喉を鳴らしながらパタパタと衣装と肌の間に空気を送り込む麗香。

衣装の下に隠れた白い肌が見えてしまいそうで、咄嗟に目を逸らす。


 「お疲れ」

そう言って笑ったのは心晴だった。

珍しい行動に思わず笑みをこぼす。

その笑顔があまりに眩しいから、愛おしく思えてくる。


 「あんたも可愛くなったね」

麗香は心晴の頭を雑に撫でた。

一瞬胸に滲んだどす黒い感情を振り払うように、水をもう一口飲み込む。

面倒くさい女にはなりたくない。


 心晴は鬱陶しそうに麗香の手を払うと、小さく息を呑んで迫真の表情を作った。

「写真は?!ブログに載せるやつ!!撮らなくていいの?!」

「......裏で撮ったやつあるでしょ。もうそれで良いよ、面倒くさい。」

幸の予想外のコメントに胡桃が笑う。

「思ったより適当。まぁリーダーが良いって言うなら良いよね」


 「そういえば佳世乃、イヤモニ大丈夫だった?ずっと耳気にしてたから、心配だったんだけど」

「......うん。大丈夫だよ、何も問題なかった」

我ながらぎこちない答えになってしまったと思う。

恥ずかしさでスカートを握りしめる。麗香の顔が見れない。


 「そう?なら良いけど、なんかあったら直前でも良いから言ってよ」

優しい言葉が私を責める。


 「大丈夫......あ、えっと、そうだ」

慌てて話題を逸らそうとして大切なことを思い出す。

荷物の中に入れた小さな保冷バッグから、二本の大きなジュースを取り出した。


 「いるかなって思って持ってきたんだけど飲む?紙コップもあるよ」

心晴は真っ先に目を輝かせて「コーラ欲しい!!」と大きな声で言った。

笑いながらコップにコーラを注ぐと、心晴は口角を緩ませてコップに口をつけた。

「大好き!!マジ天才だと思う」


 「ありがと佳世乃!!私もコーラもらっていい?」

「かよちゃんありがと、めっちゃ助かるよー。えっと......じゃあ、胡桃はオレンジジュースもらうね」

次々と手を上げるメンバーのコップにジュースを注ぎ込む。


 「乾杯しよー」

胡桃は柔らかい声でそう言って、コップを軽く掲げた。


 「えっと......うーんと......」

リーダーの肩書を背負って乾杯の音頭をとろうとする幸。

幸は視線を落としてしばらく思考を巡らせた後、爽やかな笑顔で「......乾杯!!」とジュースが零れそうなほどに勢いよくコップを掲げた。


 小さく笑ってコップに口をつける。

麗香は私のコップを手に取ると、許可もなく口をつけて美味しそうにジュースを飲み込んだ。
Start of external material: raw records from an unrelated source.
==> config.mk <==
export PLATFORM = sky130hd
export DESIGN_NAME = shift_deserializer
export DESIGN_NICKNAME = d
export VERILOG_FILES = /design/src/rtl/shift_deserializer_pkg.sv /design/src/rtl/shift_deserializer_out_skid_reg.sv /design/src/rtl/shift_deserializer.sv
export SDC_FILE = /design/constraint.sdc
export NUM_CORES = 1
export LEC_CHECK = 0
export CAP_MARGIN = 20
export CORE_ASPECT_RATIO = 1.25
export CORE_MARGIN = 8
export CORE_UTILIZATION = 45
export DETAILED_ROUTE_END_ITERATION = 10
export DONT_BUFFER_PORTS = 1
export SLEW_MARGIN = 20
export SYNTH_ARGS = -nofsm -noshare
export SYNTH_HDL_FRONTEND = slang
export SYNTH_HIERARCHICAL = 1
export SYNTH_SLANG_ARGS = --single-unit
==> constraint.sdc <==
create_clock -name clk -period 3 [get_ports clk]
set_clock_uncertainty 0.1 [all_clocks]
set_input_delay 0.45 -clock clk [delete_from_list [all_inputs] [get_ports clk]]
set_output_delay 0.45 -clock clk [all_outputs]
set_load 0.05 [all_outputs]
 今更間接キスがどうとか気にしないけれど、麗香が何も気にしていないというのもそれはそれで気に食わない。

ため息をついて返却されたジュースを呷る。


 麗香だって私と同じオレンジジュースを飲んでいるのだから、私のコップで飲む必要はないのに。

上がりかける口角を戻して、麗香を見つめた。


 私の方なんて少しも見ずに広げる余裕の笑みが癪に障る。


 不満に思いながら麗香を見つめると、ふと目が合った。


 麗香はニヤリと不敵に笑って、私の耳たぶを爪で軽く挟んだ。

咄嗟に口を手で塞ぐ。


 私を見て麗香は一層楽しそうに笑った。


 それでも腕を組まれると、私はそれを振りほどくことは出来ない。

私は弱い。悔しいほどに弱いのに、もっと私を弱くさせる麗香が憎らしかった。


 「ねぇ、知ってる?」

麗香が視線を戻して甘い声で尋ねた。


 「今日、デビューしてからぴったり五ヶ月なんだよ」

「......えっ、もうそんな?」

心晴が素っ頓狂な声を上げるから、私は思わず笑ってしまう。


 「日にちは分かってたのに!!」

悔しそうに顔を歪める幸。

「今日だって分かんなかった......」


 「え、そんなの気にしてなかった」

「私も」

胡桃に同意すると、彼女は私を見て困ったように笑った。


 「皆そんなことも把握してないの?」

茶化すような声色が耳をくすぐる。

麗香はこれ以上ないほどに憎たらしい笑みを浮かべた。


 「本当、呆れちゃうよ」


 感心したように声を漏らす心晴。

顔を顰める幸。苦笑する胡桃。


 私達が初めてフェスに出演したこの日を締めくくったのは、意外な人物の意外な一言だった。